(Dataset records)
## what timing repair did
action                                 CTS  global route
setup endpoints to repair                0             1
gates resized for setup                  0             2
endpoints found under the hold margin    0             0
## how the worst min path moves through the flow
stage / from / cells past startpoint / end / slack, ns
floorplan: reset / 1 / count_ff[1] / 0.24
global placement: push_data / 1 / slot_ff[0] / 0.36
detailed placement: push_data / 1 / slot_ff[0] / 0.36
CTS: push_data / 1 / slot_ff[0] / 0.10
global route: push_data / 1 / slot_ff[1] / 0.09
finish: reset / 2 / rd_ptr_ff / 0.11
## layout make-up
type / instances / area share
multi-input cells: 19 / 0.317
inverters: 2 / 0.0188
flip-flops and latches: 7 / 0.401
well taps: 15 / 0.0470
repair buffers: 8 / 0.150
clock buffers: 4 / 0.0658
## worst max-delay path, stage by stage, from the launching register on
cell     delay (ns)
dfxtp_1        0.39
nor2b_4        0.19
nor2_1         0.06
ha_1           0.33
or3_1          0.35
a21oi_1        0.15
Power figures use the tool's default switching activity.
--- config.mk ---
export PLATFORM = sky130hd
export DESIGN_NAME = fem_front
export DESIGN_NICKNAME = d
export VERILOG_FILES = /design/src/rtl/fem_pkg.sv /design/src/rtl/fem_fifo.sv /design/src/rtl/fem_front.sv
export SDC_FILE = /design/constraint.sdc
export NUM_CORES = 1
export LEC_CHECK = 0
export BUFFER_PORTS_ARGS = -buffer_cell sky130_fd_sc_hd__buf_2
export CORE_ASPECT_RATIO = 0.5
export CORE_MARGIN = 2
export CORE_UTILIZATION = 50
export DETAILED_ROUTE_END_ITERATION = 7
export GPL_TIMING_DRIVEN = 1
export PLACE_DENSITY = 0.79
export SYNTH_ARGS = -nofsm -noshare
export SYNTH_HDL_FRONTEND = slang
export SYNTH_HIERARCHICAL = 1
export SYNTH_SLANG_ARGS = --single-unit
--- constraint.sdc ---
create_clock -name clock -period 26 [get_ports clock]
set_input_delay 6.5 -clock clock [delete_from_list [all_inputs] [get_ports clock]]
set_output_delay 6.5 -clock clock [all_outputs]
set_load 0.02 [all_outputs]
--- src/rtl/fem_pkg.sv ---
// Shared types and constants for the file extent map lookup block.
// No dependencies; fem_front, fem_back and the top level import this package.
`default_nettype none

package fem_pkg;

   localparam int MAX_EXTENTS_DEF = 64;
   localparam int BLOCK_SHIFT_DEF = 12;

   localparam logic OP_ADD    = 1'b0;
   localparam logic OP_LOOKUP = 1'b1;

   localparam logic [1:0] STATUS_OK   = 2'd0;
   localparam logic [1:0] STATUS_MISS = 2'd1;
   localparam logic [1:0] STATUS_FULL = 2'd2;

   typedef enum logic [1:0] {
      CMD_ADD,
      CMD_LOOKUP,
      CMD_MISS
   } cmd_kind_type;

   typedef struct packed {
      logic        op;
      logic [62:0] extent_byte_offset;
      logic [63:0] extent_phys_block;
      logic [55:0] extent_byte_length;
      logic [62:0] lookup_offset;
   } req_type;

   typedef struct packed {
      logic [1:0]  status;
      logic [63:0] phys_block;
      logic [43:0] extent_blocks;
      logic [11:0] offset_in_block;
   } rsp_type;

   // Classified command. For an add, blk is the logical start block, base is
   // the physical start minus the logical start and blk_end is one past the
   // last block. For a lookup, blk is the block number of the offset.
   typedef struct packed {
      cmd_kind_type kind;
      logic [62:0]  blk;
      logic [63:0]  base;
      logic [63:0]  blk_end;
      logic [43:0]  count;
      logic [11:0]  obo;
   } cmd_type;

endpackage

`default_nettype wire

--- src/rtl/fem_fifo.sv ---
// Two-entry queue of fixed-width beats.
// Depends on nothing; used for the command queue and the result queue.
`default_nettype none

module fem_fifo #(
   parameter int WIDTH = 1
) (
   input  wire logic             clock,
   input  wire logic             reset,
   input  wire logic             push,
   input  wire logic [WIDTH-1:0] push_data,
   output logic                  full,
   input  wire logic             pop,
   output logic [WIDTH-1:0]      pop_data,
   output logic                  empty
);

   localparam logic [1:0] DEPTH = 2'd2;

   logic [WIDTH-1:0] slot_ff [2];
   logic             wr_ptr_ff, wr_ptr_in;
   logic             rd_ptr_ff, rd_ptr_in;
   logic [1:0]       count_ff, count_in;
   logic             do_push, do_pop;

   assign full     = (count_ff == DEPTH);
   assign empty    = (count_ff == 2'd0);
   assign pop_data = slot_ff[rd_ptr_ff];
   assign do_push  = push && !full;
   assign do_pop   = pop && !empty;

   always_comb begin
      wr_ptr_in = do_push ? !wr_ptr_ff : wr_ptr_ff;
      rd_ptr_in = do_pop ? !rd_ptr_ff : rd_ptr_ff;
      count_in  = count_ff;
      if (do_push && !do_pop) begin
         count_in = count_ff + 2'd1;
      end else if (do_pop && !do_push) begin
         count_in = count_ff - 2'd1;
      end
   end

   always_ff @(posedge clock) begin
      if (reset) begin
         wr_ptr_ff <= 1'b0;
         rd_ptr_ff <= 1'b0;
         count_ff  <= 2'd0;
      end else begin
         wr_ptr_ff <= wr_ptr_in;
         rd_ptr_ff <= rd_ptr_in;
         count_ff  <= count_in;
      end
   end

   always_ff @(posedge clock) begin
      if (do_push) begin
         slot_ff[wr_ptr_ff] <= push_data;
      end
   end

endmodule

`default_nettype wire

--- src/rtl/fem_front.sv ---
// Front end: holds the file size register, classifies request beats into
// commands and queues them. Depends on fem_pkg and fem_fifo.
`default_nettype none

module fem_front
   import fem_pkg::*;
#(
   parameter int BLOCK_SHIFT = BLOCK_SHIFT_DEF
) (
   input  wire logic        clock,
   input  wire logic        reset,
   input  wire logic        push,
   input  wire req_type     req_data,
   output logic             full,
   input  wire logic        csr_wr_en,
   input  wire logic [62:0] csr_wr_data,
   input  wire logic        cmd_pop,
   output cmd_type          cmd_data,
   output logic             cmd_empty
);

   localparam logic [11:0] OBO_MASK = 12'((64'd1 << BLOCK_SHIFT) - 64'd1);

   logic [62:0] file_size_ff, file_size_in;
   cmd_type     cmd_in;
   logic [62:0] add_blk;
   logic [62:0] look_blk;
   logic [43:0] add_count;

   assign file_size_in = csr_wr_en ? csr_wr_data : file_size_ff;

   always_ff @(posedge clock) begin
      if (reset) begin
         file_size_ff <= 63'd0;
      end else begin
         file_size_ff <= file_size_in;
      end
   end

   always_comb begin
      add_blk   = req_data.extent_byte_offset >> BLOCK_SHIFT;
      look_blk  = req_data.lookup_offset >> BLOCK_SHIFT;
      add_count = 44'(req_data.extent_byte_length >> BLOCK_SHIFT);

      cmd_in.base    = req_data.extent_phys_block - {1'b0, add_blk};
      cmd_in.blk_end = {1'b0, add_blk} + {20'd0, add_count};
      cmd_in.count   = add_count;
      cmd_in.obo     = req_data.lookup_offset[11:0] & OBO_MASK;
      if (req_data.op == OP_ADD) begin
         cmd_in.kind = CMD_ADD;
         cmd_in.blk  = add_blk;
      end else begin
         cmd_in.kind = (req_data.lookup_offset >= file_size_ff) ? CMD_MISS : CMD_LOOKUP;
         cmd_in.blk  = look_blk;
      end
   end

   fem_fifo #(
      .WIDTH ($bits(cmd_type))
   ) u_cmd_fifo (
      .clock     (clock),
      .reset     (reset),
      .push      (push),
      .push_data (cmd_in),
      .full      (full),
      .pop       (cmd_pop),
      .pop_data  (cmd_data),
      .empty     (cmd_empty)
   );

endmodule

`default_nettype wire

; Word level (Yosys, flattened, before mapping)
; Memories as Yosys holds them, arrays and structs flattened. A register that Yosys moved wholly into a read port is not among the register bits.
; Cells that the tools add are included.
[op_classes]
n_addsub = 4
mul = 0
div_mod_pow = 0
n_lt_le_gt_ge = 1
n_eq_ne = 1
n_shift = 0
muxes = 8
bitwise = 0
reduce_logical = 12
[ops]
columns = cell, n
row1 = 65-bit 2-to-1 mux, 1
row2 = 64-bit by 51-bit subtractor with 64-bit output, 1
row3 = 63-bit >= comparator, 1
row4 = 51-bit by 44-bit adder with 52-bit output, 1
row5 = 1-bit zero test, 6
row6 = 2-bit 2-to-1 mux, 3
row7 = 1-bit logical AND, 4
row8 = 1-bit 2-to-1 mux, 4
row9 = "2-bit by 1-bit adder with 2-bit output, second input constant", 1
row10 = "2-bit equality test, second input constant", 1
row11 = 2-bit zero test, 1
row12 = 2-bit nonzero test, 1
row13 = "2-bit by 1-bit subtractor with 2-bit output, second input constant", 1
[word_totals]
register_bits = 67
latchBits = 0
ram_bits = 474
romBits = 0
inputBits = 315
out_inout_bits = 251
word_cells = 31
mem_count = 1
[mem_list]
columns = memory, words, word_bits, read_ports, rd_ports_with_merged_regs, wr, line
row1 = u_cmd_fifo.slot_ff, 2, 237, 1, 1, 1, fem_fifo.sv:20  ; logic [WIDTH-1:0] slot_ff [2];

; Longest topological paths before layout
[logic_depth]
depth_word = 7
ltp_mapped = 13
mapped_depth_nobuf = 13

; Hierarchy
; Netlist, hierarchy kept.
[by_module_without_submodules]
columns = module, n_inst, cells_per_inst, area_each_um2, seq_area_each_um2
row1 = fem_fifo, 1, 800, 19028.2, 15054.4
row2 = fem_front, 1, 1452, 10346.2, 1261.2

; Least setup slack after synthesis
; No wires, ideal clock.
[synth_timing]
kind = input to register
start = input push
end = memory u_cmd_fifo/slot_ff[1][0] in the netlist's numbering (enable)
setup_time_ps = 642
arrival_ps = 12358
t_required_ps = 25358
path_slack_ps = 13000
path_stages = 3
n_path_buf = 0
cell_sequence = inv_1 nor2_1 and2_1
[synth_between]
elab_chain_len = 3
[synth_rtl]
columns = element, line
row1 = start: declaration, fem_front.sv:12  ; input wire logic push,
row2 = 1-bit logical AND, fem_fifo.sv:29  ; assign do_push = push && !full;
row3 = via u_cmd_fifo.do_push, fem_fifo.sv:24  ; logic do_push, do_pop;
row4 = 1-bit 2-to-1 mux, fem_fifo.sv:56  ; if (do_push) begin
row5 = 1-bit 2-to-1 mux (implied by the code), fem_fifo.sv:57  ; slot_ff[wr_ptr_ff] <= push_data;
row6 = end: declaration, fem_fifo.sv:20
; The timed path passes the listed nets, and every way through them passes these cells.

==> flow_summary.rst <==
.. list-table::
   :header-rows: 1

   * - Metric
     - Value
   * - Worst reg2reg endpoint
     - u_cmd_fifo/slot_ff[0][128]
   * - Mapped Area
     - 29400 um2
   * - Hold crit path type
     - flip-flop to flip-flop
   * - Clock net sink count
     - 566
   * - Clock root buffer
     - sky130_fd_sc_hd__clkbuf_16
   * - Die outline area
     - 60800 um2
   * - Async S/R FF share, synth
     - 0%
   * - Detailed-route DRC error count
     - 0
   * - Required arrival time at the worst endpoint
     - 19500 ps
   * - Post-Place Worst Slack
     - 15810 ps
   * - Overflow after GRT
     - 0
   * - Power per unit of standard cell area
     - 85.3 nW/um2
   * - Layout cell share with drive strength beyond 1
     - 31.5%
   * - Number of global-route vias before repair
     - 20300
   * - Peak clock frequency supported by timing
     - 95.2 MHz
   * - Critical register-to-register path startpoint
     - u_cmd_fifo/count_ff[0]
   * - Reported max-cap violation count
     - 0
   * - Worst R2R Setup Slack
     - 22080 ps
   * - Number of vias in the routed layout
     - 20400
   * - Commonest non-fill, non-tap cell in the layout
     - sky130_fd_sc_hd__buf_2
   * - Final antenna-violating net count
     - 0
   * - Yosys warning count
     - 6
   * - Number of nets in the final layout
     - 3297
   * - Cell family with the largest share of critical-path delay
     - buffers and inverters
   * - Total power of the final layout
     - 2.94 mW
   * - Clock-pin slew on the worst setup and hold paths
     - 60 ps
   * - Static power due to leakage
     - 14.3 nW
   * - DP Area
     - 32800 um2
   * - Fin crit period
     - 10500 ps
   * - Pin count of the biggest net entering global routing
     - 139
   * - Min setup slack post-route
     - 15500 ps
   * - Count of flip-flops with a built-in enable after synthesis
     - 498
   * - Post-DR wirelength/cell
     - 21.8 um
   * - Synthesis-to-finish area growth
     - 17.4%
   * - Die Height
     - 175 um
   * - Worst hold path startpoint
     - file_size_ff[49]
   * - All-layer global routing usage
     - 25.3%
   * - Unrepaired setup endpoints after global routing
     - false
   * - Detailed-router iteration count before antenna repair
     - 8
   * - Unique cell type count in the Yosys netlist
     - 78
   * - Number of ports placed on the die boundary
     - 566
   * - Total core area
     - 57700 um2
   * - Detailed Route Iter0 Violations
     - 1867
   * - Share of the yosys chip area belonging to registers
     - 55.5%
   * - Clock buffers created by TritonCTS
     - 52
   * - Count of cells along the worst hold path
     - 2
   * - Initial core utilization
     - 50.9%
   * - Syn Area/Cell
     - 13.0 um2
   * - Crit-path most repeated cell
     - sky130_fd_sc_hd__buf_4
   * - Setup Buffers After CTS
     - 0
   * - CTS Buffer Depth
     - 3
   * - Max-slew violation count
     - 0
   * - WP data arrival
     - 4000 ps
   * - Buf+Inv Stages, Crit Path
     - 3
   * - Status
     - complete, no violations
   * - Standard cell with the maximum stage delay on the critical path
     - sky130_fd_sc_hd__dfxtp_4
   * - Chip width
     - 347 um
   * - Headroom to the max-slew limit
     - 25.7%
   * - Crit Path Category
     - flip-flop to output pin
   * - Core Rows
     - 62
   * - Nature of the critical path startpoint
     - flip-flop
   * - Worst-margin pin slew
     - 1110 ps
   * - Cells along the critical path
     - buf_4 > buf_4 > mux2_2 > buf_2
   * - Cell count after synthesis
     - 2252
   * - Predominant post-synthesis flop cell
     - sky130_fd_sc_hd__edfxtp_1
   * - Routed wire length
     - 79900 um
   * - Ratio of final minimum period to clock period
     - 40.4%
   * - Hold violation total from the final report
     - 0
   * - Depth of the worst register-to-register path
     - 5
   * - End point of the most critical hold path
     - file_size_ff[49]
   * - Commonest non-fill, non-tap cells in the layout
     - sky130_fd_sc_hd__buf_2, sky130_fd_sc_hd__edfxtp_1, sky130_fd_sc_hd__mux2_4, sky130_fd_sc_hd__ha_1
   * - Wire length of the first global-routing pass
     - 117000 um
   * - Clock Skews
     - 21.3 ps
   * - Layout Utilization
     - 59.8%
   * - Crit. End Element
     - output pin
   * - Number of antenna violations at the first check in global routing
     - 36
   * - Register bit total from synthesis
     - 566
   * - Number of vias per cell after detailed routing
     - 5.56
   * - Highest fanout seen on the critical path
     - 56
   * - PortBufs
     - 541
   * - Sum Neg Setup Slack
     - 0 ps
   * - Clock latency at the later pin of the worst-skew pair
     - 590 ps
   * - Detailed Place HPWL
     - 59100 um
   * - Final RePlAce weighted congestion
     - 0.915
   * - Setup-violating endpoint count in the final report
     - 0
   * - Maximum resistive drop on vdd
     - 0.0484 mV
   * - Critical path's largest stage delay
     - 930 ps
   * - Hold-fix buffer count after cts
     - 0
   * - TritonCTS clock tree
     - done
   * - Layout Cell Area excl Fill
     - 34500 um2
   * - # resized after CTS
     - 0
   * - Number of cells on the critical path
     - 4
   * - H-tree lvl count
     - 2
## layout make-up
cell class | count | area, um2
clock buffers | 77 | 1460
well taps | 768 | 961
inverters | 145 | 552
diodes | 36 | 90.1
repair buffers | 551 | 2800
flip-flops and latches | 566 | 16300
fillers | 4671 | 23200
clock inverters | 16 | 136
multi-input cells | 1505 | 12200
## state kept, by name, indices dropped and copies added (netlist names), named ones only
| name | count |
|---|---|
| u_cmd_fifo/wr_ptr_ff | 1 |
| u_cmd_fifo/slot_ff | 498 |
| u_cmd_fifo/count_ff | 2 |
| u_cmd_fifo/rd_ptr_ff | 1 |
| file_size_ff | 63 |
## routing by layer
metal	track usage, %	up-vias	part of all wire [%]
li1	-	9509	-
met3	3.78	247	5.4
met5	0	-	0.020
met1	29.0	9827	37
met2	44.9	771	51
met4	15.8	2	6.3
## worst max path at each step
stage                        from                         end
floorplan                    push    u_cmd_fifo/slot_ff[1][0]
finish                  flip-flop                cmd_data[23]
CTS                     flip-flop                cmd_data[23]
global route            flip-flop                cmd_data[22]
detailed placement  req_data[195]  u_cmd_fifo/slot_ff[0][106]
global placement    req_data[195]  u_cmd_fifo/slot_ff[0][106]
## per-stage QoR
stage | hold WS, ps | std cells
CTS | 497 | 3628
global placement | 471 | 3535
finish | 495 | 3664
global route | 517 | 3661
detailed placement | 482 | 3535
floorplan | 452 | 2299
## tightest hold or removal path: stages, from the launching register on
cell	delay, ps
sky130_fd_sc_hd__dfxtp_1	330
sky130_fd_sc_hd__mux2i_1	60
sky130_fd_sc_hd__nor2_1	70
## cells by family (layout without fill, tap and decap cells)
family	Yosys count	in the layout	share of synthesized area [%]
and+or+nand+nor	432	432	6.70
muxes	313	313	14.3
other	1	84	0.0128
xor gates and xnor gates	111	111	3.31
DFF	566	566	55.5
adders and majority gates	161	161	6.91
buffers and inverters	228	789	3.59
AOI/OAI and AO/OA	440	440	9.63
## cells in the mapped netlist, types with 20 or more instances
cell type	number	area share, %
sky130_fd_sc_hd__o21ai_0	112	1.9
sky130_fd_sc_hd__nor3_1	23	0.39
sky130_fd_sc_hd__o21bai_1	20	0.51
sky130_fd_sc_hd__inv_1	145	1.9
sky130_fd_sc_hd__xnor2_1	65	1.9
sky130_fd_sc_hd__clkbuf_1	48	0.61
sky130_fd_sc_hd__edfxtp_1	498	51
sky130_fd_sc_hd__nand3_1	24	0.41
sky130_fd_sc_hd__dfxtp_1	68	4.6
sky130_fd_sc_hd__mux2i_1	63	2.1
sky130_fd_sc_hd__a21o_1	68	1.7
sky130_fd_sc_hd__nand4_1	42	0.89
sky130_fd_sc_hd__nand2_1	137	1.8
sky130_fd_sc_hd__mux2_2	48	1.8
sky130_fd_sc_hd__buf_6	25	0.96
sky130_fd_sc_hd__xor2_1	46	1.4
sky130_fd_sc_hd__a21oi_1	133	2.3
sky130_fd_sc_hd__ha_1	159	6.8
sky130_fd_sc_hd__nor2_1	144	1.8
sky130_fd_sc_hd__mux2_4	202	10
## power by group
part	total, mW	internal [mW]	switching, mW
Sequential	1.20	1.15	0.0460
Clock	0.743	0.407	0.336
Combinational	1.00	0.407	0.594
No activity file was read; power rests on OpenSTA's default activity.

What to do: Please reproduce, exactly as they appear above, the lines from the line containing "export LEC_CHECK = 0" up to and including the line containing "localparam int MAX_EXTENTS_DEF = 64;".

Output of the exercise:
export LEC_CHECK = 0
export BUFFER_PORTS_ARGS = -buffer_cell sky130_fd_sc_hd__buf_2
export CORE_ASPECT_RATIO = 0.5
export CORE_MARGIN = 2
export CORE_UTILIZATION = 50
export DETAILED_ROUTE_END_ITERATION = 7
export GPL_TIMING_DRIVEN = 1
export PLACE_DENSITY = 0.79
export SYNTH_ARGS = -nofsm -noshare
export SYNTH_HDL_FRONTEND = slang
export SYNTH_HIERARCHICAL = 1
export SYNTH_SLANG_ARGS = --single-unit
--- constraint.sdc ---
create_clock -name clock -period 26 [get_ports clock]
set_input_delay 6.5 -clock clock [delete_from_list [all_inputs] [get_ports clock]]
set_output_delay 6.5 -clock clock [all_outputs]
set_load 0.02 [all_outputs]
--- src/rtl/fem_pkg.sv ---
// Shared types and constants for the file extent map lookup block.
// No dependencies; fem_front, fem_back and the top level import this package.
`default_nettype none

package fem_pkg;

   localparam int MAX_EXTENTS_DEF = 64;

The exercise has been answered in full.